To Rise Again At A Decent Hour

Joshua Ferris (Little, Brown and Company)

While it may indeed be an urban folk tale that dentists have a higher rate of suicide than other professions, there’s no doubt that, like pimpin’, dentistry ain’t easy. As Joshua Ferris begins his side-splittingly funny and introspective novel To Rise Again at a Decent Hour, “The mouth is a strange place.” And he’s right — it’s a dark hole that sometimes is filled with broken, crooked and otherwise compromised teeth, infected gums and disease. 

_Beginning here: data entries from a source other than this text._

===== src/hw/w_sequencer.sv =====
// Frame data passes straight through; metadata beats wait for md_full, counter beat is 32 bits
`timescale 1ns/1ps

module w_sequencer (
    input  logic                       clk,
    input  logic                       resetn,
    input  ldp_pkg::ring_cfg_t         cfg,
    input  logic [ldp_pkg::DATA_W-1:0] fd_data,
    input  logic                       fd_valid,
    output logic                       fd_ready,
    input  ldp_pkg::md_pair_t          md,
    input  logic                       md_full,
    output ldp_pkg::w_beat_t           w,
    output logic                       w_valid,
    input  logic                       w_ready,
    output logic                       frame_idle,
    output logic                       frame_start
);
    import ldp_pkg::*;

    typedef enum logic [2:0] {
        W_IDLE, W_FD, W_MD00, W_MD01, W_MD10, W_MD11, W_FC
    } w_state_t;

    w_state_t                    state;
    logic [$clog2(FD_BEATS)-1:0] beat;
    logic [ADDR_W-1:0]           fd_total;
    logic [ADDR_W-1:0]           burst_cnt;
    logic [31:0]                 frame_cnt;
    logic                        w_fire;
    logic                        fd_last;
    logic                        in_md;

    assign fd_total    = cfg.frame_size / ADDR_W'(FD_BURST_BYTES);
    assign fd_last     = (beat == $bits(beat)'(FD_BEATS - 1));
    assign in_md       = state inside {W_MD00, W_MD01, W_MD10, W_MD11};
    assign w_fire      = w_valid & w_ready;
    assign frame_idle  = (state == W_IDLE);
    assign frame_start = frame_idle & w_fire;

    // ======================================================================
    // Beat mux
    // ======================================================================
    always_comb begin
        fd_ready = 1'b0;
        w_valid  = 1'b0;
        w.data   = fd_data;
        w.strb   = '1;
        w.last   = 1'b0;
        case (state)
            // Frame data goes through with no register in the path
            W_IDLE, W_FD: begin
                fd_ready = w_ready;
                w_valid  = fd_valid;
                w.last   = fd_last;
            end
            W_MD00, W_MD10: begin
                w_valid = md_full;
                w.data  = md.word0;
            end
            W_MD01, W_MD11: begin
                w_valid = md_full;
                w.data  = md.word1;
                w.last  = 1'b1;
            end
            // Same counter in both halves, so either 32-bit read sees it
            W_FC: begin
                w_valid = 1'b1;
                w.data  = {frame_cnt, frame_cnt};
                w.last  = 1'b1;
            end
            default: ;
        endcase
    end

    always_ff @(posedge clk) begin
        if (!resetn) begin
            state     <= W_IDLE;
            beat      <= '0;
            burst_cnt <= '0;
            frame_cnt <= 32'd1;
        end else if (w_fire) begin
            case (state)
                W_IDLE, W_FD: begin
                    state <= W_FD;
                    if (fd_last) begin
                        beat <= '0;
                        // The last burst of the frame hands over to metadata
                        if (burst_cnt + 1'b1 == fd_total) begin
                            burst_cnt <= '0;
                            state     <= W_MD00;
                        end else begin
                            burst_cnt <= burst_cnt + 1'b1;
                        end
                    end else begin
                        beat <= beat + 1'b1;
                    end
                end
                W_MD00: state <= W_MD01;
                W_MD01: state <= W_MD10;
                W_MD10: state <= W_MD11;
                W_MD11: state <= W_FC;
                W_FC: begin
                    frame_cnt <= frame_cnt + 1'b1;
                    state     <= W_IDLE;
                end
                default: state <= W_IDLE;
            endcase
        end
    end

    // Once the pair is held it must stay held until all four beats are out,
    // since md_capture only clears it on the next frame_start
    a_md_held: assert property (@(posedge clk) disable iff (!resetn)
        in_md && md_full |=> !in_md || md_full)
        else $error("md_full dropped while metadata beats were being sent");

endmodule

According to Ferris, dentistry is a futile attempt to patch and fill and replace our original pearly whites. It’s a constant reminder of the fact that we are, as humans, decaying and declining and headed toward that swirling bowl of water in which we will all eventually be spit out. Not an easy way to make a living.

Dr. Paul O’Rourke DMD is at the center of Ferris’ surprisingly sweet and thought-provoking journey into the abyss. By all outward appearances, Dr. O’Rourke is talented, deeply caring of his patients and small staff. But the good doctor is also a man plagued by doubts, and his world is turned upside down when someone begins to impersonate him online. O’Rourke, a virtual Luddite when it comes to technology and social media, is baffled to say the least when a website for his practice mysteriously pops up on the ’Net.   

This “impersonator,” who seems to know intimate details about Dr. O’Rourke, continues the charade by posting bizarre and offensive comments on Facebook and Twitter. Everything changes when the “imposter” begins to seem like a better man than the “real” Dr. O’Rourke, and the quest for the dentist’s true self takes on new meaning. Ferris, whose first novel, And Then We Came to the End, was widely acclaimed, proves again that he can be counted among the best satirists like George Saunders and A.M. Homes. Ferris’ unique style and witty dialogue will leave you in stitches. And after reading this novel, you’ll certainly never floss the same again.